**Work item**
Entries follow. Return each line that contains the word "automatic".

### Stored data ###

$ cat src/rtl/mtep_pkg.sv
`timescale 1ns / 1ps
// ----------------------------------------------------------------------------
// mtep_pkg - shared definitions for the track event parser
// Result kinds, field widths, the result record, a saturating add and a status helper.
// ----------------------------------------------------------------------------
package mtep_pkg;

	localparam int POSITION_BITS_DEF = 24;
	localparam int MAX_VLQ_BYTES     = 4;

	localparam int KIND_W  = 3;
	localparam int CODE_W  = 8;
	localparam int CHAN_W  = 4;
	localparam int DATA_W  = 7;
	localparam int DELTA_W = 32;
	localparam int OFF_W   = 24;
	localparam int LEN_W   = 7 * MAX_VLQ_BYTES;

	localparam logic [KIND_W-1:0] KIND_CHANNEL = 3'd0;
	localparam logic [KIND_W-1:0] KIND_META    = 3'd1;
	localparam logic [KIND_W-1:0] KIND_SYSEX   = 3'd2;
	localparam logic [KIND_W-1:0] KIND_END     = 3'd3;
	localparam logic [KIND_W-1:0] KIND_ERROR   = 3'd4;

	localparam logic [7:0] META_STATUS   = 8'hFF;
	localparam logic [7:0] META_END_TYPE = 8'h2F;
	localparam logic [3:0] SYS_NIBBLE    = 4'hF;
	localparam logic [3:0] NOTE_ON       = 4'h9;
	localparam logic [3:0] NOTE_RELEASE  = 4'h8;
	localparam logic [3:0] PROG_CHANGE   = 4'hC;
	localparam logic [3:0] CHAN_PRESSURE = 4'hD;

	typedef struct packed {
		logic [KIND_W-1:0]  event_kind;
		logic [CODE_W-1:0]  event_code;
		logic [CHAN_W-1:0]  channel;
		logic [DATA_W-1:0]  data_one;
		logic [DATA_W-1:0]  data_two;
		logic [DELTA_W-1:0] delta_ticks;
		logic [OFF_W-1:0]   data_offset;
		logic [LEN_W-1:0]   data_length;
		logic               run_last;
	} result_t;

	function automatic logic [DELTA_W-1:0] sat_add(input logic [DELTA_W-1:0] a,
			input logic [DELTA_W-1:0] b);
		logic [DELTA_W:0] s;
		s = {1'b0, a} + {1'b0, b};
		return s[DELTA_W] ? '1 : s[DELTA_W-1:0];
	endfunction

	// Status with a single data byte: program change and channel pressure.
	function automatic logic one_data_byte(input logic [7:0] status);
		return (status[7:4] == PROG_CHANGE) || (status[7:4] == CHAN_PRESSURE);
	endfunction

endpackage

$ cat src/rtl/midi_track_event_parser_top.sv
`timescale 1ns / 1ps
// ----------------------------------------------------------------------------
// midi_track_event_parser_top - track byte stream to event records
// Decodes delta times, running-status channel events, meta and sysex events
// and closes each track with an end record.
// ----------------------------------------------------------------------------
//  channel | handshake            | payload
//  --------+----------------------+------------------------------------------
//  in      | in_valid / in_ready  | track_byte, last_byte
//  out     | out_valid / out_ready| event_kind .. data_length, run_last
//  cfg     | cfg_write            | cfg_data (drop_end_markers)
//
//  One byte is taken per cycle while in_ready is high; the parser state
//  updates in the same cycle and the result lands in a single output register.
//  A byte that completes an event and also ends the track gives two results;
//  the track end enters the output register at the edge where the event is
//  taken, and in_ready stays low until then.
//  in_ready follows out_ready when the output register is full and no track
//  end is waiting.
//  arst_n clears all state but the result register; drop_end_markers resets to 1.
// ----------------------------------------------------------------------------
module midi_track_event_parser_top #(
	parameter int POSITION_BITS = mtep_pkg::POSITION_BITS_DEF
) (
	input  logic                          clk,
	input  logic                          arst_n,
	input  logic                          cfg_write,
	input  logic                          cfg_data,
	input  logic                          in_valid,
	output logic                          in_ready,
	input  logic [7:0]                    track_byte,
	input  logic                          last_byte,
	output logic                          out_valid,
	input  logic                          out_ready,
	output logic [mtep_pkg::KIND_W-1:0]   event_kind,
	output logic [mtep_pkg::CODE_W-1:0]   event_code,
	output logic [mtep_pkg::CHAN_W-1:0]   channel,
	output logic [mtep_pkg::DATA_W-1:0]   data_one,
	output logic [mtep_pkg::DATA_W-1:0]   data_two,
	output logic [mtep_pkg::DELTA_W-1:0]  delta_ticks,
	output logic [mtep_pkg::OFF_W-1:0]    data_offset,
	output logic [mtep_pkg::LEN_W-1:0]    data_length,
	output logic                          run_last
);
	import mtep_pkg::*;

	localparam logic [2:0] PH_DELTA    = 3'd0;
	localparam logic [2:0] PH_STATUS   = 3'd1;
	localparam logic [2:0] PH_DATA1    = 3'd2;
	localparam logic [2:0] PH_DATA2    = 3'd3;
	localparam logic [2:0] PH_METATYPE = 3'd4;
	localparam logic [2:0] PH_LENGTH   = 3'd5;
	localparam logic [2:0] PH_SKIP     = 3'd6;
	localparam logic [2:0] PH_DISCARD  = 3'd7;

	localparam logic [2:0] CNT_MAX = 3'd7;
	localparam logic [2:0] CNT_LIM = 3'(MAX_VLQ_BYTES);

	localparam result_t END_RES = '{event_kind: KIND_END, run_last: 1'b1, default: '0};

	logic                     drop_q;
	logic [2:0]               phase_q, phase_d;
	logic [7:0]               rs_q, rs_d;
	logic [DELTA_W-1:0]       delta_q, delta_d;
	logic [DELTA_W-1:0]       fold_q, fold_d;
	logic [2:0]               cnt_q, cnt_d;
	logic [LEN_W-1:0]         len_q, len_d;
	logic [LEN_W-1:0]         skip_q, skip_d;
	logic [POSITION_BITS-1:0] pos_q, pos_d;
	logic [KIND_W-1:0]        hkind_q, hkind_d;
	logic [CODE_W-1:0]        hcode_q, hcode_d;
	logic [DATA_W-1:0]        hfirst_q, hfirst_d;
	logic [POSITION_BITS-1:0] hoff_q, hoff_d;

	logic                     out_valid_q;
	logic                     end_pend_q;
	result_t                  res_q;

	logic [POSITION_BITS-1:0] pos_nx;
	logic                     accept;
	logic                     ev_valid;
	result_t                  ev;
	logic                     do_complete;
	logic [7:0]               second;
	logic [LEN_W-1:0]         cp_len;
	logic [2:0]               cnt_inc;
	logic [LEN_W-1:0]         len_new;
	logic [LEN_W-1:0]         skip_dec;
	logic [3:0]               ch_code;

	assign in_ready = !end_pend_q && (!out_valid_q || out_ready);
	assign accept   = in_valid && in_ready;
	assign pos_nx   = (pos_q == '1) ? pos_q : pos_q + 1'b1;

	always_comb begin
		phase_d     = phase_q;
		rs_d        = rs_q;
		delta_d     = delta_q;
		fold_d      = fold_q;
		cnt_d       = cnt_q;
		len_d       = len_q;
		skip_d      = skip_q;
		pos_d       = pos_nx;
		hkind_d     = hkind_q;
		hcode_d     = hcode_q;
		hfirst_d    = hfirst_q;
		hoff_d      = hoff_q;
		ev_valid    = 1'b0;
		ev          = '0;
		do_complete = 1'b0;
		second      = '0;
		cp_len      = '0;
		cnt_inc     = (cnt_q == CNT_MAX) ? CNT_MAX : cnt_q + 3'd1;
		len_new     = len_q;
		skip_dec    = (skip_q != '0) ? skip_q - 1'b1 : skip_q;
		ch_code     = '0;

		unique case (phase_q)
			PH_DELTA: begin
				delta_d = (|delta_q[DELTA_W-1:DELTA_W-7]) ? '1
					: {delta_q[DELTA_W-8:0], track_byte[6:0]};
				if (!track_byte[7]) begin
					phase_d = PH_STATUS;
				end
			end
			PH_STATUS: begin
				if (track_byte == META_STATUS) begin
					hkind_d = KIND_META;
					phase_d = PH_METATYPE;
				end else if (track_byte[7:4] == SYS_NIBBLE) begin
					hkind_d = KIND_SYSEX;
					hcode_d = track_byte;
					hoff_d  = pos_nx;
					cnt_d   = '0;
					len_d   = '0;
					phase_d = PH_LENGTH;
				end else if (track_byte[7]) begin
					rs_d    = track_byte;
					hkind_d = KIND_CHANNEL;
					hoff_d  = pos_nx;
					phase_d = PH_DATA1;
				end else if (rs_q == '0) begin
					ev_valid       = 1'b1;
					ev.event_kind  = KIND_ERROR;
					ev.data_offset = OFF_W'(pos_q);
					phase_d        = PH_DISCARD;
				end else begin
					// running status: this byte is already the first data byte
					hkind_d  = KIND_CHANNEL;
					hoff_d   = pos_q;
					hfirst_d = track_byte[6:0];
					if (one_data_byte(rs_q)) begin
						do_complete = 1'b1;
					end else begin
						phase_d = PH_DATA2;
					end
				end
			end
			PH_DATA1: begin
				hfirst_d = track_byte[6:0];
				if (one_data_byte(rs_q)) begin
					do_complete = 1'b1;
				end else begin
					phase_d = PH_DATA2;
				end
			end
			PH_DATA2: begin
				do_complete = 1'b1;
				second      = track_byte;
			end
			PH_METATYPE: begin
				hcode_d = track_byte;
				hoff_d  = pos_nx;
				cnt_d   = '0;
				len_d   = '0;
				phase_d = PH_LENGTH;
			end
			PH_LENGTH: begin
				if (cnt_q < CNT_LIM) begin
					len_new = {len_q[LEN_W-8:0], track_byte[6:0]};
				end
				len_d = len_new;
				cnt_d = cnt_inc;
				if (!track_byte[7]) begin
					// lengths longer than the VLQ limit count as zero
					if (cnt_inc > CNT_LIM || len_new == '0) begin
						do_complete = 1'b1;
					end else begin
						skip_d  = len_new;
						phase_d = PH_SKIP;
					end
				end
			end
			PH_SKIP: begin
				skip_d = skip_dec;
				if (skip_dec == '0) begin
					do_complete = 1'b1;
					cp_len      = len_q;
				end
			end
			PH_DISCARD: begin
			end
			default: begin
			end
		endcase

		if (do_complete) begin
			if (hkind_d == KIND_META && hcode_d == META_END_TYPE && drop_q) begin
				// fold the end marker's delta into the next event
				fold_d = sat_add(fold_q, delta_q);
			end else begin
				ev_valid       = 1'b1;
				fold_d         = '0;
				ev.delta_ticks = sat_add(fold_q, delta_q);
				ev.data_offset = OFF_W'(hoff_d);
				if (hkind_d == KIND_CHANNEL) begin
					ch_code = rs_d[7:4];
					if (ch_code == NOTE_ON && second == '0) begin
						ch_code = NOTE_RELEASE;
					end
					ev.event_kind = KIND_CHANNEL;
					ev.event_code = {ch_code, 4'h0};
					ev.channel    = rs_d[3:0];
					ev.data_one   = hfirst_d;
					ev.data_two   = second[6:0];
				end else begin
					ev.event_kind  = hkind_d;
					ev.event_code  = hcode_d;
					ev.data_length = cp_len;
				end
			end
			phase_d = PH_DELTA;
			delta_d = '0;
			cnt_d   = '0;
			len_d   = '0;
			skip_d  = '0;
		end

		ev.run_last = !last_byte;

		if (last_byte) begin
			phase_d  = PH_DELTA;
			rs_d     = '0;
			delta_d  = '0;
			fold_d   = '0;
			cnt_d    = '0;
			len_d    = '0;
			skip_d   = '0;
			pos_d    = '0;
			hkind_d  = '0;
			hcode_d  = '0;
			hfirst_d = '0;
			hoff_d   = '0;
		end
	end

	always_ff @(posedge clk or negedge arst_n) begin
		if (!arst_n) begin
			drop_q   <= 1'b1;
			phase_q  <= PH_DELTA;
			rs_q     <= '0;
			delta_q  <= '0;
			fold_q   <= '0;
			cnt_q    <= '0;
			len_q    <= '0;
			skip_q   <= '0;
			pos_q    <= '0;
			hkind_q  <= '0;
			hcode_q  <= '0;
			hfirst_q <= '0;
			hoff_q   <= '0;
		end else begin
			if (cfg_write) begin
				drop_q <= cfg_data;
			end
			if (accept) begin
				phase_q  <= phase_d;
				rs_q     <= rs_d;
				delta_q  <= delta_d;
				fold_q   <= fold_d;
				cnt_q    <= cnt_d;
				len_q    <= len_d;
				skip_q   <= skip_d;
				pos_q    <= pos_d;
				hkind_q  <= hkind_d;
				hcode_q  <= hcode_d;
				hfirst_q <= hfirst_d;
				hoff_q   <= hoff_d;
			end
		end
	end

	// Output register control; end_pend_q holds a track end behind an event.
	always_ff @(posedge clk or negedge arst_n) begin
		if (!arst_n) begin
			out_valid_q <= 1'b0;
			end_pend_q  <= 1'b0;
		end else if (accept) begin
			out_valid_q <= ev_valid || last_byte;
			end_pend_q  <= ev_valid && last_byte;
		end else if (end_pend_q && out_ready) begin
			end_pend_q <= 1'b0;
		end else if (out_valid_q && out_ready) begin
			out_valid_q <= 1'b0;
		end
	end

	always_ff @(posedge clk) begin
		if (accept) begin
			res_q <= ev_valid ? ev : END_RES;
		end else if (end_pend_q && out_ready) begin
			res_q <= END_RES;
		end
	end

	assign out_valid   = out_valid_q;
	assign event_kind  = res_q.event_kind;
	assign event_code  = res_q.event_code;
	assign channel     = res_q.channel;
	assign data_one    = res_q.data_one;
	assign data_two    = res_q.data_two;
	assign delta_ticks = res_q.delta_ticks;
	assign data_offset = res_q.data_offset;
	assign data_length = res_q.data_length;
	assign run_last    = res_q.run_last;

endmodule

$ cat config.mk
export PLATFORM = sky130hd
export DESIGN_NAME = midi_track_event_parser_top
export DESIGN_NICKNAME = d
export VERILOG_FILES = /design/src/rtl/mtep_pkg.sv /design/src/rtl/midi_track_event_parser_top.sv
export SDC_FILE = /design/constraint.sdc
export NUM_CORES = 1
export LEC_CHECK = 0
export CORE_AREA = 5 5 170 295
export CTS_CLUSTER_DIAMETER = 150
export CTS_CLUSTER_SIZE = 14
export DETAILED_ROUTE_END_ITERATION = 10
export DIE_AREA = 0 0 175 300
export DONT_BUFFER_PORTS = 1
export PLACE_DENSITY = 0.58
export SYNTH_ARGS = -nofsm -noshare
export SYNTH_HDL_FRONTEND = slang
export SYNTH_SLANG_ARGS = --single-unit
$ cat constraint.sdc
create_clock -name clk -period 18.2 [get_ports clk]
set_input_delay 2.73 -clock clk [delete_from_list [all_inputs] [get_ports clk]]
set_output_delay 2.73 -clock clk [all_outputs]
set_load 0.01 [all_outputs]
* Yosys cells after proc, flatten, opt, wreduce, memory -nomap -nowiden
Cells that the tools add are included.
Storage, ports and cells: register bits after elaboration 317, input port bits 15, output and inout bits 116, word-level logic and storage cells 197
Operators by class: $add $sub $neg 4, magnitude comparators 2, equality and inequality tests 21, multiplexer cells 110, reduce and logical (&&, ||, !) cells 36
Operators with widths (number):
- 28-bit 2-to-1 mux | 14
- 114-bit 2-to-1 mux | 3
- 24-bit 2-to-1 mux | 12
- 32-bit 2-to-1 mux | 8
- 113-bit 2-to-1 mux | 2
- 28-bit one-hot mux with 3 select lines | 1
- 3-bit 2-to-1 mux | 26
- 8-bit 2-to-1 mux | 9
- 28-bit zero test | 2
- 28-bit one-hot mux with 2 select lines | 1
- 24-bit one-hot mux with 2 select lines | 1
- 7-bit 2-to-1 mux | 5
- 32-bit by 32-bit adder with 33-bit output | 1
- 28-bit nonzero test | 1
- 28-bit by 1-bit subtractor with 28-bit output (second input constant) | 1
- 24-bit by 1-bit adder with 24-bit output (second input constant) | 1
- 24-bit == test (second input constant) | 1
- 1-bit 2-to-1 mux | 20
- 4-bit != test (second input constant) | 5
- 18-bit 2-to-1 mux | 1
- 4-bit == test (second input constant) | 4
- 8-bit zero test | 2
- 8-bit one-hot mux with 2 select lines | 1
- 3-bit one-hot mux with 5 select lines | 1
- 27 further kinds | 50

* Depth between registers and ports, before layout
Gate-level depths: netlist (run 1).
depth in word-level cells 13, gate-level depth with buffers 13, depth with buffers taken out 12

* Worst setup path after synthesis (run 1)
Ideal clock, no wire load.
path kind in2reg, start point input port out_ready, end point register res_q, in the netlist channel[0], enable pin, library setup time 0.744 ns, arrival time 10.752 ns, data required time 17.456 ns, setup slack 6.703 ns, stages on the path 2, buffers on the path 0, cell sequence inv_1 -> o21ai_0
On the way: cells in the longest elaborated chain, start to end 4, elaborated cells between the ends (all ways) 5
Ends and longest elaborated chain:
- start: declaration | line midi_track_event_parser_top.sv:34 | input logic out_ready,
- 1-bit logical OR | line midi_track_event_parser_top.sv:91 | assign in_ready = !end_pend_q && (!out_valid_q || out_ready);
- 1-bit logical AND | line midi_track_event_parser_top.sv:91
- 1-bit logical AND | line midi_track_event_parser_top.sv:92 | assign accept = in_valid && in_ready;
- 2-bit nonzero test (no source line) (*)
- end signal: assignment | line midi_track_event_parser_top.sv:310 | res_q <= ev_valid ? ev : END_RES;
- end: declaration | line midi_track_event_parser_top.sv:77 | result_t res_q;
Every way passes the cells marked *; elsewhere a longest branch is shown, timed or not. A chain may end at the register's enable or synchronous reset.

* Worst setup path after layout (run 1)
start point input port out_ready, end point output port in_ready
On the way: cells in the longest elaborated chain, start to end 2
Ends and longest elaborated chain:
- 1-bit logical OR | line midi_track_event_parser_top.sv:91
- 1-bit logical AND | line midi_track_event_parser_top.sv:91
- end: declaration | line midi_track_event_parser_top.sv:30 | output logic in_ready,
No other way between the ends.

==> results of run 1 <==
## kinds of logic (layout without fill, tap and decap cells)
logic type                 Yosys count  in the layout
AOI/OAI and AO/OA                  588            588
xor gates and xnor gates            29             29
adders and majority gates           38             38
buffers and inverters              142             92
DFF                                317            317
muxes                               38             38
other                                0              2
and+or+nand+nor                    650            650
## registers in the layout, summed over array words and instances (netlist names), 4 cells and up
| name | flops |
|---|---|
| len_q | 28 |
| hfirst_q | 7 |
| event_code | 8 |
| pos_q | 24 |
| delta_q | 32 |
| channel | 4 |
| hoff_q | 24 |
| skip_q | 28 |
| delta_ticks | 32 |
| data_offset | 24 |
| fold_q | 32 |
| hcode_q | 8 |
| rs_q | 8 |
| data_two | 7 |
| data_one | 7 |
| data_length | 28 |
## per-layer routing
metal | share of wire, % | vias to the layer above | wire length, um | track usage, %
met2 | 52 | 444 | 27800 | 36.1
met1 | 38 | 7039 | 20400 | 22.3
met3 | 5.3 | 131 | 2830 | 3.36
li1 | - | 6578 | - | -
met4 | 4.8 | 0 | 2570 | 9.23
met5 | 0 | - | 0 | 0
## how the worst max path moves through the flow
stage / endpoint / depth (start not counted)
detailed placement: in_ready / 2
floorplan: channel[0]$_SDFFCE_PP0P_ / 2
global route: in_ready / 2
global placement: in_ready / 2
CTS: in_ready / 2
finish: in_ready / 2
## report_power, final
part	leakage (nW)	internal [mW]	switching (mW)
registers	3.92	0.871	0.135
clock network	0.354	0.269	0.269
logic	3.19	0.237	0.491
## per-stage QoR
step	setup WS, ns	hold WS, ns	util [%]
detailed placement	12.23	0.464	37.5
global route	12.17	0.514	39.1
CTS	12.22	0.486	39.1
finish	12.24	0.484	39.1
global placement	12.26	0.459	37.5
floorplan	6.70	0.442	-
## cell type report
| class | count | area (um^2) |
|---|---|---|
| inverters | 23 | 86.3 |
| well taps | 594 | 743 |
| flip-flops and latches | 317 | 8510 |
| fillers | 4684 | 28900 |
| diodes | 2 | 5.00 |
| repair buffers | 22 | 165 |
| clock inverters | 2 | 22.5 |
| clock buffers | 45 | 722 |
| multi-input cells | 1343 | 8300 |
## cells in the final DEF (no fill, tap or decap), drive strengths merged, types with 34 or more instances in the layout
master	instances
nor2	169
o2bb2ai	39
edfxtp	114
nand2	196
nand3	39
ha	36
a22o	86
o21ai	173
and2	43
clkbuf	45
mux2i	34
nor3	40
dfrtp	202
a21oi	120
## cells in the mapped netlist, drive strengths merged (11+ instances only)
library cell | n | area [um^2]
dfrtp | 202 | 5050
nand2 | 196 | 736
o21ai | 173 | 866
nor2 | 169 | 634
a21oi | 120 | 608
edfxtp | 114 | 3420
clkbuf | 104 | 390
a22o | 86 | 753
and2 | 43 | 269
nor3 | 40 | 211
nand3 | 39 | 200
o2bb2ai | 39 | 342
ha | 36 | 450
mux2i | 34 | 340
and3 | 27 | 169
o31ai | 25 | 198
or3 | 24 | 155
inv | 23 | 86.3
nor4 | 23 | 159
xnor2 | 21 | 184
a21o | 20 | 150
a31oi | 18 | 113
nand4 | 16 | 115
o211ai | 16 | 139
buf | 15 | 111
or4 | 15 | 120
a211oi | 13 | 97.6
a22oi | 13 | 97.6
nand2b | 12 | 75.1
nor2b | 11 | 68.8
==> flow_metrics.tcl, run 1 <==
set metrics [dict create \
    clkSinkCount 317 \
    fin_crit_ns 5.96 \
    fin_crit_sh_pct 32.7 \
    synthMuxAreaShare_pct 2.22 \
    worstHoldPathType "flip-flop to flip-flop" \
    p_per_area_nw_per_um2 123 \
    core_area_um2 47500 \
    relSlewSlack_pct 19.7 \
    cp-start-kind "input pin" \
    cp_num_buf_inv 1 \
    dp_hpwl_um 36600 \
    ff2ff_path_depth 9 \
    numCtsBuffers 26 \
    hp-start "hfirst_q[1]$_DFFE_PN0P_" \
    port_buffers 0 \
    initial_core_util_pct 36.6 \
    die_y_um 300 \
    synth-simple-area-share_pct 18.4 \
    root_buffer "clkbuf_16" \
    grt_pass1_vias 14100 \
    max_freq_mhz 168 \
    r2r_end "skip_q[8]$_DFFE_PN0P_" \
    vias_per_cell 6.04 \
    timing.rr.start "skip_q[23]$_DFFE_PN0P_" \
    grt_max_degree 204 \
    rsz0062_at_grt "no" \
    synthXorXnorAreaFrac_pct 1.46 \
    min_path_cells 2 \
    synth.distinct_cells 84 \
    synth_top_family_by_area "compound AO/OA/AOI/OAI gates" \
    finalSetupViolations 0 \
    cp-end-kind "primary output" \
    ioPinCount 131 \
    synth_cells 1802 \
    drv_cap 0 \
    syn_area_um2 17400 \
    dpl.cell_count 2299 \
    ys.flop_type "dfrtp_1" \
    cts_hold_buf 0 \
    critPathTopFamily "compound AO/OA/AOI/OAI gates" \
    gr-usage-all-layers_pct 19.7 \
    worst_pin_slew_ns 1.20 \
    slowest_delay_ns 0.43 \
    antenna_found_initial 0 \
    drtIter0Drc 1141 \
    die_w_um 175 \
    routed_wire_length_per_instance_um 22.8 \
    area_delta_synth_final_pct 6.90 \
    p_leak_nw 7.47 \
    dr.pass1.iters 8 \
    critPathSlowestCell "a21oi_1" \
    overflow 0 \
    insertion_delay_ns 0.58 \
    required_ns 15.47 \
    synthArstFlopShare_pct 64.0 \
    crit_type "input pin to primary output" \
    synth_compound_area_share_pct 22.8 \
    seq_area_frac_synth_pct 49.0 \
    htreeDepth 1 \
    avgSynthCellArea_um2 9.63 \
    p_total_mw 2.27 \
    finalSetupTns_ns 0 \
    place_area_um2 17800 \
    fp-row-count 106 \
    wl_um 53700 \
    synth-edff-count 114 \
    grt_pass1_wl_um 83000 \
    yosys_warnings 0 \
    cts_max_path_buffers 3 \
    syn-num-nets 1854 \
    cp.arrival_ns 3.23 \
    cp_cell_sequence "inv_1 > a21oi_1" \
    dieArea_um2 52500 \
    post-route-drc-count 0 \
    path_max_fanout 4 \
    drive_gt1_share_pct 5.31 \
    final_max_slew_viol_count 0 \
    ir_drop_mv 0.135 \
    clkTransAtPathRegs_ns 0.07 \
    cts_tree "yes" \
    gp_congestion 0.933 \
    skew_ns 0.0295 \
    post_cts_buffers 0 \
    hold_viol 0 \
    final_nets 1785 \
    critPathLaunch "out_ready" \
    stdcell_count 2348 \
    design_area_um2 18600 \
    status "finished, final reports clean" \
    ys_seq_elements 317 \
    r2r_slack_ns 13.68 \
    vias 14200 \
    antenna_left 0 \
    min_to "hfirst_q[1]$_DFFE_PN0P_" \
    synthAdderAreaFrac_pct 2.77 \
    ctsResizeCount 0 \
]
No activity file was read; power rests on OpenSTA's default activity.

###

**Exercise solution**
	function automatic logic [DELTA_W-1:0] sat_add(input logic [DELTA_W-1:0] a,
	function automatic logic one_data_byte(input logic [7:0] status);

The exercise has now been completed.